2) It’s possible that what Beckwith most strongly objects to is the language of “make the case,” eg, the notion that scientific study ever puts forth a “proof” for God. Admittedly, when it comes to Christianity and faith, adopting the vocabulary of the Enlightenment is usually not the best course. However, any discussion about this should carefully consider Romans 1. In that familiar passage, Paul, discussing the scope of mankind’s rebellion against its Creator, intensifies the cosmic treason of unbelief by magnifying the imprint that God has left on Creation:

For the wrath of God is revealed from heaven against all ungodliness and unrighteousness of men, who by their unrighteousness suppress the truth. 19 For what can be known about God is plain to them, because God has shown it to them. 20 For his invisible attributes, namely, his eternal power and divine nature, have been clearly perceived, ever since the creation of the world, in the things that have been made. So they are without excuse.[ESV]

“So they are without excuse” is a significant sentence. Whatever else Paul might mean by declaring that God’s attributes are “clearly perceived” in the created world, he plainly teaches that this knowledge, this natural revelation, serves an epistemologically judicial function: It renders unbelief inexcusable. Paul believes that the natural world is an unalterably persuasive evidence of God, so much so that to persist in unbelief (as human beings do) is nothing less than “suppressing the truth.”

The implication of this is that the truth about the universe always points to its Creator, whether or not its inhabitants acknowledge the fact. Beckwith is worried that Metaxas’s apologetic method leaves God at the mercy of the academic sciences. That concern is valid but, in this instance, misplaced.
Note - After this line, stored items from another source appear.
## src/rtl/tw_pkg.sv

```systemverilog
package tw_pkg;
    typedef enum logic [1:0] {
        ST_IDLE,
        ST_LOW,
        ST_HIGH,
        ST_GAP
    } tw_state_e;

    localparam int BYTE_W  = 8;
    localparam int ADDR_W  = 7;
    localparam int DATA_W  = 16;
    localparam int IDX_W   = 3;
    localparam int BIT_W   = $clog2(BYTE_W);
    localparam int RX_W    = 3 * BYTE_W;
    // device-address byte tail after the two leading bits and SEL
    localparam logic [4:0] DEV_TAIL = 5'b01000;
endpackage

```

## src/rtl/tw_tick.sv

```systemverilog
module tw_tick #(
    parameter int CLK_HALF = 4
) (
    input  logic clk,
    input  logic rst_n,
    input  logic run,
    output logic tick
);
    localparam int CW = (CLK_HALF > 1) ? $clog2(CLK_HALF) : 1;
    localparam logic [CW-1:0] LAST = CW'(CLK_HALF - 1);

    logic [CW-1:0] cnt_q;

    always_ff @(posedge clk or negedge rst_n) begin
        if (!rst_n)
            cnt_q <= '0;
        else if (!run || cnt_q == LAST)
            cnt_q <= '0;
        else
            cnt_q <= cnt_q + 1'b1;
    end

    assign tick = run && (cnt_q == LAST);
endmodule

```

## src/rtl/tw_byte_plan.sv

```systemverilog
module tw_byte_plan
    import tw_pkg::*;
(
    input  logic                 is_read,
    input  logic [IDX_W-1:0]     idx,
    input  logic [ADDR_W-1:0]    addr,
    input  logic [DATA_W-1:0]    data,
    input  logic                 sel,
    output logic [BYTE_W-1:0]    tx_byte,
    output logic                 mode,
    output logic                 rx,
    output logic                 last
);
    always_comb begin
        tx_byte = '0;
        mode    = 1'b1;
        rx      = 1'b0;
        unique case (idx)
            3'd0: begin
                tx_byte = {2'b01, sel, DEV_TAIL};
                mode    = 1'b0;
            end
            3'd1: tx_byte = {is_read, addr};
            3'd2: begin
                if (is_read) begin
                    tx_byte = {2'b11, sel, DEV_TAIL};
                    mode    = 1'b0;
                end else begin
                    tx_byte = data[DATA_W-1 -: BYTE_W];
                end
            end
            3'd3: begin
                if (is_read) rx = 1'b1;
                else         tx_byte = data[BYTE_W-1:0];
            end
            default: rx = 1'b1;
        endcase
        last = is_read ? (idx == 3'd5) : (idx == 3'd3);
    end
endmodule

```

## src/rtl/tw_ctrl_master.sv

```systemverilog
module tw_ctrl_master
    import tw_pkg::*;
#(
    parameter int CLK_HALF = 4
) (
    input  logic              clk,
    input  logic              rst_n,
    input  logic              start,
    input  logic              cmd_read,
    input  logic [6:0]        reg_addr,
    input  logic [15:0]       wr_data,
    input  logic              sel,
    output logic              busy,
    output logic              done,
    output logic [15:0]       rd_data,
    output logic              rd_err,
    output logic              bus_mode,
    output logic              bus_clk,
    output logic              bus_dout,
    output logic              bus_oe,
    input  logic              bus_din
);
    tw_state_e state_q, state_d;

    logic [BIT_W-1:0]  bit_q;
    logic [IDX_W-1:0]  idx_q;
    logic              gap_q;
    logic              req_read_q;
    logic [ADDR_W-1:0] req_addr_q;
    logic [DATA_W-1:0] req_data_q;
    logic              req_sel_q;
    logic [RX_W-1:0]   rx_q;

    logic              tick;
    logic [BYTE_W-1:0] plan_byte;
    logic              plan_mode, plan_rx, plan_last;

    tw_tick #(.CLK_HALF(CLK_HALF)) u_tick (
        .clk   (clk),
        .rst_n (rst_n),
        .run   (state_q != ST_IDLE),
        .tick  (tick)
    );

    tw_byte_plan u_plan (
        .is_read (req_read_q),
        .idx     (idx_q),
        .addr    (req_addr_q),
        .data    (req_data_q),
        .sel     (req_sel_q),
        .tx_byte (plan_byte),
        .mode    (plan_mode),
        .rx      (plan_rx),
        .last    (plan_last)
    );

    // next state
    always_comb begin
        state_d = state_q;
        unique case (state_q)
            ST_IDLE: if (start) state_d = ST_LOW;
            ST_LOW:  if (tick)  state_d = ST_HIGH;
            ST_HIGH: if (tick) begin
                if (bit_q != BIT_W'(BYTE_W - 1)) state_d = ST_LOW;
                else if (plan_last)              state_d = ST_IDLE;
                else                             state_d = ST_GAP;
            end
            ST_GAP:  if (tick && gap_q) state_d = ST_LOW;
            default: state_d = ST_IDLE;
        endcase
    end

    // state register
    always_ff @(posedge clk or negedge rst_n) begin
        if (!rst_n) state_q <= ST_IDLE;
        else        state_q <= state_d;
    end

    // datapath registers
    always_ff @(posedge clk or negedge rst_n) begin
        if (!rst_n) begin
            bit_q      <= '0;
            idx_q      <= '0;
            gap_q      <= 1'b0;
            req_read_q <= 1'b0;
            req_addr_q <= '0;
            req_data_q <= '0;
            req_sel_q  <= 1'b0;
            rx_q       <= '0;
            rd_data    <= '0;
            rd_err     <= 1'b0;
            done       <= 1'b0;
        end else begin
            done <= 1'b0;
            unique case (state_q)
                ST_IDLE: if (start) begin
                    req_read_q <= cmd_read;
                    req_addr_q <= reg_addr;
                    req_data_q <= wr_data;
                    req_sel_q  <= sel;
                    bit_q      <= '0;
                    idx_q      <= '0;
                    gap_q      <= 1'b0;
                end
                ST_LOW: if (tick && plan_rx)
                    rx_q <= {rx_q[RX_W-2:0], bus_din};
                ST_HIGH: if (tick) begin
                    if (bit_q != BIT_W'(BYTE_W - 1)) begin
                        bit_q <= bit_q + 1'b1;
                    end else if (plan_last) begin
                        done <= 1'b1;
                        if (req_read_q) begin
                            rd_data <= rx_q[DATA_W-1:0];
                            rd_err  <= rx_q[RX_W-1] |
                                       (rx_q[RX_W-2 -: ADDR_W] != req_addr_q);
                        end else begin
                            rd_err  <= 1'b0;
                        end
                    end else begin
                        idx_q <= idx_q + 1'b1;
                        bit_q <= '0;
                        gap_q <= 1'b0;
                    end
                end
                ST_GAP: if (tick) gap_q <= 1'b1;
                default: ;
            endcase
        end
    end

    // outputs
    always_comb begin
        busy     = (state_q != ST_IDLE);
        bus_clk  = (state_q != ST_LOW);
        bus_mode = busy ? plan_mode : 1'b1;
        bus_oe   = busy && !plan_rx;
        bus_dout = busy ? plan_byte[BIT_W'(BYTE_W - 1) - bit_q] : 1'b1;
    end

    assert_done_single_R10: assert property (@(posedge clk) disable iff (!rst_n)
        done |=> !done);

    assert_start_ignored_R9: assert property (@(posedge clk) disable iff (!rst_n)
        (busy && start) |=> ($stable(req_addr_q) && $stable(req_read_q) && $stable(req_data_q)));

    assert_low_phase_stable_R5: assert property (@(posedge clk) disable iff (!rst_n)
        (!bus_clk && $past(!bus_clk)) |-> ($stable(bus_dout) && $stable(bus_mode)));

    assert_rx_mode_high_R6: assert property (@(posedge clk) disable iff (!rst_n)
        (busy && !bus_oe) |-> bus_mode);

    assert_write_clears_err_R8: assert property (@(posedge clk) disable iff (!rst_n)
        (done && !req_read_q) |-> !rd_err);
endmodule

```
3) As a philosophy graduate, I really want to cheer Beckwith’s elevation of philosophical inquiry over scientific discovery. I think he’s absolutely correct that the sturdiest road towards theism is the philosophical one. But again, I think he’s knocking down an argument that Metaxas doesn’t intend to make. Nothing in Metaxas’s article suggests that science should be the “starting point” for theism. To go back to my miraculous cure, it is not inconsistent at all to believe that God is real whether or not He heals terminal cancer and also to proclaim such instances of healing as genuine manifestations of God’s reality.

The Resurrection is a good example here. Christ was alive before He appeared to the Apostles. The Apostles believed He was dead before they saw Him alive, which Jesus later attributes to their lack of faith. Yet in 1 Corinthians 15, Paul, explaining the Gospel, makes a point of saying that the resurrected Jesus had appeared to “more than five hundred brothers at one time, most of whom are still alive, though some have fallen asleep.” The point of mentioning that most of those witnesses to the resurrected Jesus are still alive is clearly to inspire the Corinthian readers to seek those people out. Of course, the eyewitness reports are not why Jesus is alive, nor are they the central reason Christians believe in Jesus today (since no such eyewitness have existed for 2,000 years). The New Testament simply is not interested in the hard dichotomies between faith and evidence that contemporary believers often create

In sum, I think Beckwith has read much more into Metaxas’s article than is there. I actually agree with both writers and find no meaningful disharmony between them.